**Exercise inputs**
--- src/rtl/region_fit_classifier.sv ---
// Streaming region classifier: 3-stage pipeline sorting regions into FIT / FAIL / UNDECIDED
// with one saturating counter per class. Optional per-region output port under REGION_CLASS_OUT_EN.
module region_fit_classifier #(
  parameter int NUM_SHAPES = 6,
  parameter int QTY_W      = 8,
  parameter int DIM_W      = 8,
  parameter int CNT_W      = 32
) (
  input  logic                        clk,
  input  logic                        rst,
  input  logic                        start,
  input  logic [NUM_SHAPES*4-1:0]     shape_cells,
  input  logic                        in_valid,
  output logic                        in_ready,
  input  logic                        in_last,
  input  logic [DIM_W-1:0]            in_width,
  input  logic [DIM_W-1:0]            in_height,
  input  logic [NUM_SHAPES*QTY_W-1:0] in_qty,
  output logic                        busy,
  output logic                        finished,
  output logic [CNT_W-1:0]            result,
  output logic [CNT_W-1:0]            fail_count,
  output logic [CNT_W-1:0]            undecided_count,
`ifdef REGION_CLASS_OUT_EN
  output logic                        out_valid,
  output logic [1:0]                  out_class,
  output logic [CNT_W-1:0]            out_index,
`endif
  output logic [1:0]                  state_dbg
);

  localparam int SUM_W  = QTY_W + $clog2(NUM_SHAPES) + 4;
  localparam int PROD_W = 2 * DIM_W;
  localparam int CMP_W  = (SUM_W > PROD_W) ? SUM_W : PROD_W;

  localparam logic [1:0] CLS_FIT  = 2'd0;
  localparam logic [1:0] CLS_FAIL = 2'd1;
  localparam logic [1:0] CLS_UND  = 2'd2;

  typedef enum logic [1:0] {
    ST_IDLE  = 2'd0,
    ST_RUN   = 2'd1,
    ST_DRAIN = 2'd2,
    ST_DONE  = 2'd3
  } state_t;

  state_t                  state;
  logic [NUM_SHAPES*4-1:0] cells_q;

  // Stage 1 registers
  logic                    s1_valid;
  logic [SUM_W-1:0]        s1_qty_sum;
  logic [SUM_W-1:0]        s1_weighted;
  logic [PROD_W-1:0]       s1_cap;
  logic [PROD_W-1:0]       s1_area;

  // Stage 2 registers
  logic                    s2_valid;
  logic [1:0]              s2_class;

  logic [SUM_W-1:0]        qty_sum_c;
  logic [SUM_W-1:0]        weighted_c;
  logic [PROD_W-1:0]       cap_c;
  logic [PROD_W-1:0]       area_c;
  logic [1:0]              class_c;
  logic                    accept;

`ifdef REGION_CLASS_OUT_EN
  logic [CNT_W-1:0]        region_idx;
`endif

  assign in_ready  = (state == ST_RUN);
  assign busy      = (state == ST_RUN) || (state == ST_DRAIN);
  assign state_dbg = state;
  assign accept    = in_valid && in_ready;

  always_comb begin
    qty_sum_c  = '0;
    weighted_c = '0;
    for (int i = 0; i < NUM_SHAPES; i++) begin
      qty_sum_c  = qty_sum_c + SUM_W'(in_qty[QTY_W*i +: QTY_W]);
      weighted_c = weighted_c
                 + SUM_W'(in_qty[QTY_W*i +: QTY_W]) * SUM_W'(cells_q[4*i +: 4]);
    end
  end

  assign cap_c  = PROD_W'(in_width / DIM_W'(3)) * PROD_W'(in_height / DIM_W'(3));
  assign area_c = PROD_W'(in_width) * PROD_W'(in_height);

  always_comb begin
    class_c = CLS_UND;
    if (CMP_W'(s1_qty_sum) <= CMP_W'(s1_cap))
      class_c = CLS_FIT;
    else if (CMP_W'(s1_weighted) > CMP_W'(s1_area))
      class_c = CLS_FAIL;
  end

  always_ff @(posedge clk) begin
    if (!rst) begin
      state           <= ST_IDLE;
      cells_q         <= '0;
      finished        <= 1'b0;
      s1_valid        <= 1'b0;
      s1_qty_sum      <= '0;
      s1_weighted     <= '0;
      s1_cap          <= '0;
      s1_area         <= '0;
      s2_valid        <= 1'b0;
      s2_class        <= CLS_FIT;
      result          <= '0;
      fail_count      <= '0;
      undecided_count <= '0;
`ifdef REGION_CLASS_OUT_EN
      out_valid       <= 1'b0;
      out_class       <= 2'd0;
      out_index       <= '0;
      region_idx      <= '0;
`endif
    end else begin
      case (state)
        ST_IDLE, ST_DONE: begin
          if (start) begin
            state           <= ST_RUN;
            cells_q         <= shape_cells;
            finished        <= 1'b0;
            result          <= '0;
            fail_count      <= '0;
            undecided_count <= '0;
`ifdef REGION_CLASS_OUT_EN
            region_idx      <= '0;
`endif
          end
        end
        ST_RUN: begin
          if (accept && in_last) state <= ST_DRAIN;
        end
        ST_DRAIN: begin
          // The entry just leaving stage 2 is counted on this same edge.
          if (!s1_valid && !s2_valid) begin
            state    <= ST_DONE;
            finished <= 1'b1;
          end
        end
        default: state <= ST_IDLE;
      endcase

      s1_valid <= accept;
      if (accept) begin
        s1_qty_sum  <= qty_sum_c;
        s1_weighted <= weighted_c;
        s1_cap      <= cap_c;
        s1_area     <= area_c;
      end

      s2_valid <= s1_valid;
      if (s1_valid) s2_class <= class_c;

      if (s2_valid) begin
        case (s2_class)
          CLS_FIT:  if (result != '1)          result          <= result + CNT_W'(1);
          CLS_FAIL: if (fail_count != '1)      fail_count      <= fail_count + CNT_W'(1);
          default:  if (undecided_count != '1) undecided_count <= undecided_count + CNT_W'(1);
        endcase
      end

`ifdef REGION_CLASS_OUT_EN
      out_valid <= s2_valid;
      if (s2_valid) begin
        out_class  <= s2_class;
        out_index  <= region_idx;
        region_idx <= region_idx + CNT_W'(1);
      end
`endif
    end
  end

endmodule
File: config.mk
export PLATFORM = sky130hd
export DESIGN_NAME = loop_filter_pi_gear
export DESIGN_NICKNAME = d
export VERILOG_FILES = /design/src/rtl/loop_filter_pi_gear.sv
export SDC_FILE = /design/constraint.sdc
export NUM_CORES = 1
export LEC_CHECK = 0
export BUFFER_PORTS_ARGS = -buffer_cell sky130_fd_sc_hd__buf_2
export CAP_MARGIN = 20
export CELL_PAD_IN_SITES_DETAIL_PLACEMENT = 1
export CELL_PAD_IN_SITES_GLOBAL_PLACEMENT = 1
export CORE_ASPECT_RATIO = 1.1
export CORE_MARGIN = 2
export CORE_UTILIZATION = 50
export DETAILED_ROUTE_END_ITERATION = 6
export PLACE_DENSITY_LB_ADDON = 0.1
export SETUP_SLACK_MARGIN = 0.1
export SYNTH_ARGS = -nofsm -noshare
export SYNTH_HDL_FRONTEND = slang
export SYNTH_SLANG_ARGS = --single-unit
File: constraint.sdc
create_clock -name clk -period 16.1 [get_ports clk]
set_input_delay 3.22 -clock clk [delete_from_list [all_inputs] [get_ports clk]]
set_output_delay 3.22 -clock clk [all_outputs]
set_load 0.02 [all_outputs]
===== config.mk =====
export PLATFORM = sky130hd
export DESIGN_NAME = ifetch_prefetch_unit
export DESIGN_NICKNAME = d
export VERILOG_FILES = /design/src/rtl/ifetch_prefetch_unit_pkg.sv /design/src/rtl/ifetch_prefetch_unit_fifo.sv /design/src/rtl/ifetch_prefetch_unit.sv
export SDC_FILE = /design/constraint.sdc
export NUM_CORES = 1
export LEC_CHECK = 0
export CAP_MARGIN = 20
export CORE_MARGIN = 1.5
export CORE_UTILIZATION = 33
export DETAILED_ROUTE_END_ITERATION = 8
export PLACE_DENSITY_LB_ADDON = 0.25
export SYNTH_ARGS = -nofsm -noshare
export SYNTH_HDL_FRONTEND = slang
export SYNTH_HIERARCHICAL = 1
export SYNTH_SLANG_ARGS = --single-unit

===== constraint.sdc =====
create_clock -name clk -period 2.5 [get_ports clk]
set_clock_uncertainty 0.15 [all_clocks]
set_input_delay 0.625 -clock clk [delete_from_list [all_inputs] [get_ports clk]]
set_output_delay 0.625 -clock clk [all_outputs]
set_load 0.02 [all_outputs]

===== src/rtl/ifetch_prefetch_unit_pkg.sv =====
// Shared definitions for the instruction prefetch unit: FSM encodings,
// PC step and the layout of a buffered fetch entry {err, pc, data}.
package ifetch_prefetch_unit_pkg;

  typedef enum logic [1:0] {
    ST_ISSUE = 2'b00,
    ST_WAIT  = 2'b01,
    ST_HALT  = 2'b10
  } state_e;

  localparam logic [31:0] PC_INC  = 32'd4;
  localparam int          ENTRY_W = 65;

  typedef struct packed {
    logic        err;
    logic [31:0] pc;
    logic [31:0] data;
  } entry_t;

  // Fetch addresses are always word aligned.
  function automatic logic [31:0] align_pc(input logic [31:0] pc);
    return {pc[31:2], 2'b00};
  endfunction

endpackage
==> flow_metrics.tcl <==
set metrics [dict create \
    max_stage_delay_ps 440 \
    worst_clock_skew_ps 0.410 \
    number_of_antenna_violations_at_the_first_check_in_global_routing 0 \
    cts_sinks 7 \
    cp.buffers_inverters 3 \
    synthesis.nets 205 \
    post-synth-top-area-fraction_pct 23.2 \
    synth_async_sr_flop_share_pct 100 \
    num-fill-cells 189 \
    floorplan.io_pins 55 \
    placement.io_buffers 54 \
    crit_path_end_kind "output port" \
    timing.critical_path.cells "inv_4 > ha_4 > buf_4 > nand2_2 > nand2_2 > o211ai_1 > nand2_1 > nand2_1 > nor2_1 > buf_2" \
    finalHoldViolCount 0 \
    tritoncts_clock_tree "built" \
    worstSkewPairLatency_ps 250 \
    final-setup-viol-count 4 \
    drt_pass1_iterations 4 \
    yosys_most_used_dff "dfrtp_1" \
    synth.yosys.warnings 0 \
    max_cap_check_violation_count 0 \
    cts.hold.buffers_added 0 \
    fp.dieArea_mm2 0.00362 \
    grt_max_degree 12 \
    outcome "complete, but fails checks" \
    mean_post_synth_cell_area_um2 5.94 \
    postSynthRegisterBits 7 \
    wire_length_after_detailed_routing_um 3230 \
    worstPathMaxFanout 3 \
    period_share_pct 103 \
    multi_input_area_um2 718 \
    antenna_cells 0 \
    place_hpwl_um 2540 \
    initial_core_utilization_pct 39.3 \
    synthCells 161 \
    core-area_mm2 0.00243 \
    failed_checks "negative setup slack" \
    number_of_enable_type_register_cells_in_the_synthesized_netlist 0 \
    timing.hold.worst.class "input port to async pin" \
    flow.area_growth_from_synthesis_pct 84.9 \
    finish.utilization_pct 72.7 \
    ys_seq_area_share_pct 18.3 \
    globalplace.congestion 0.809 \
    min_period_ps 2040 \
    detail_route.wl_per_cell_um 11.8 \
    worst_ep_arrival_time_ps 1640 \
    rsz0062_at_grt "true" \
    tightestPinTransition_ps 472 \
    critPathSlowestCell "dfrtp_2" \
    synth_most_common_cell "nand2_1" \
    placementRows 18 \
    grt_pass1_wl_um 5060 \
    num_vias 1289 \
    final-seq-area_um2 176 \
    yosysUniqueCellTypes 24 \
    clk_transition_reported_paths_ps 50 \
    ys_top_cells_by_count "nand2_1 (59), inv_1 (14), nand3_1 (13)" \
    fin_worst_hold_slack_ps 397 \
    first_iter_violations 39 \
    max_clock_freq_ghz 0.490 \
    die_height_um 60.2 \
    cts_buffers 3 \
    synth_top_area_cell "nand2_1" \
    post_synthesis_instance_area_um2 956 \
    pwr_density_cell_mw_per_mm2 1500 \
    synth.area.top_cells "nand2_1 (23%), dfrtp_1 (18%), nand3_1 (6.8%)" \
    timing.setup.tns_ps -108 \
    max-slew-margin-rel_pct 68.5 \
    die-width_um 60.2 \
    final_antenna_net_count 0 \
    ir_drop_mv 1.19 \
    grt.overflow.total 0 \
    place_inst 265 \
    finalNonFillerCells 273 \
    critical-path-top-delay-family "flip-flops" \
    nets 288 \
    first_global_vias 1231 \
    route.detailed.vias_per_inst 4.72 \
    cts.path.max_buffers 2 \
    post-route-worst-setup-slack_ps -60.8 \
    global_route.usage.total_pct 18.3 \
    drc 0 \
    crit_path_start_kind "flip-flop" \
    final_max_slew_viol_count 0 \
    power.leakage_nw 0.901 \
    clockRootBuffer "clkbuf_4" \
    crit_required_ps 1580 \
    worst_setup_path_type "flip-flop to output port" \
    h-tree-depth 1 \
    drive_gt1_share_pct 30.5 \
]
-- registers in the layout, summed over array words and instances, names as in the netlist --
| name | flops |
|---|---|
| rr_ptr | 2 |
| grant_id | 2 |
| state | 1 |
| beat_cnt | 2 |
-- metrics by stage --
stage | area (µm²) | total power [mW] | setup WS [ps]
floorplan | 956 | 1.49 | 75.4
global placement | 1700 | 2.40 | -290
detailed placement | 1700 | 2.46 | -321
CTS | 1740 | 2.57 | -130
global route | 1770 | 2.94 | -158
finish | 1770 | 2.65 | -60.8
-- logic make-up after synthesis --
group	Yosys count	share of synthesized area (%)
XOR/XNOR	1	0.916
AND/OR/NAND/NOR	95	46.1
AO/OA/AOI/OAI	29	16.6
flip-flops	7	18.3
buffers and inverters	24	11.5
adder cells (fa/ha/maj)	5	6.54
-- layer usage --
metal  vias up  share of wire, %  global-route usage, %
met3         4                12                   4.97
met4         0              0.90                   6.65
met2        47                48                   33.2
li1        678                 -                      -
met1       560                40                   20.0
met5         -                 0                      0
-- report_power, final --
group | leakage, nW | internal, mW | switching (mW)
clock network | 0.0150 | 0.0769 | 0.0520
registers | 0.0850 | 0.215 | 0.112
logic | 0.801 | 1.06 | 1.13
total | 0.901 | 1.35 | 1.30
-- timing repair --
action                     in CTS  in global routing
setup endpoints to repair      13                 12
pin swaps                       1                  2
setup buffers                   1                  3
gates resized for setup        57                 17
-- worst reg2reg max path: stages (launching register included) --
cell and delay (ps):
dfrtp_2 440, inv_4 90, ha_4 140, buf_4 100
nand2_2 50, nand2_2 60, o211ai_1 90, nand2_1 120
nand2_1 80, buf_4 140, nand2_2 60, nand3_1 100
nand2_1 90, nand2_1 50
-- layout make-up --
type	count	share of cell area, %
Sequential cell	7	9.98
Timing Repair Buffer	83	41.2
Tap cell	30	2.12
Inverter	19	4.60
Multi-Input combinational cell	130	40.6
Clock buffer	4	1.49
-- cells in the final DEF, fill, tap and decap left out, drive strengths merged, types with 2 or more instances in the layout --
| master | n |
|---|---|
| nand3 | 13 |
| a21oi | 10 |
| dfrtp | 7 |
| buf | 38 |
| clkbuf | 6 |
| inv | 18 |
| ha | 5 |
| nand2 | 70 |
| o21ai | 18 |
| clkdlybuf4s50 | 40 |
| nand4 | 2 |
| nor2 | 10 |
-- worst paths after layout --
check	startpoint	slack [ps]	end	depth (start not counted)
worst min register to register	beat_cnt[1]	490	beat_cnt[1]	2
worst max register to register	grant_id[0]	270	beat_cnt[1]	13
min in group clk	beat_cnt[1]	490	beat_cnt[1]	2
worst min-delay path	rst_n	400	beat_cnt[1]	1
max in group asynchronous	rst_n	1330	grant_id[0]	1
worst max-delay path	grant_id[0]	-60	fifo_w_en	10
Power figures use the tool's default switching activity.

**About this task**
Repeat word for word the lines above that run from the line containing "final-setup-viol-count 4 \" through the line containing "core-area_mm2 0.00243 \", both ends included, and nothing else.

**Answer section**
    final-setup-viol-count 4 \
    drt_pass1_iterations 4 \
    yosys_most_used_dff "dfrtp_1" \
    synth.yosys.warnings 0 \
    max_cap_check_violation_count 0 \
    cts.hold.buffers_added 0 \
    fp.dieArea_mm2 0.00362 \
    grt_max_degree 12 \
    outcome "complete, but fails checks" \
    mean_post_synth_cell_area_um2 5.94 \
    postSynthRegisterBits 7 \
    wire_length_after_detailed_routing_um 3230 \
    worstPathMaxFanout 3 \
    period_share_pct 103 \
    multi_input_area_um2 718 \
    antenna_cells 0 \
    place_hpwl_um 2540 \
    initial_core_utilization_pct 39.3 \
    synthCells 161 \
    core-area_mm2 0.00243 \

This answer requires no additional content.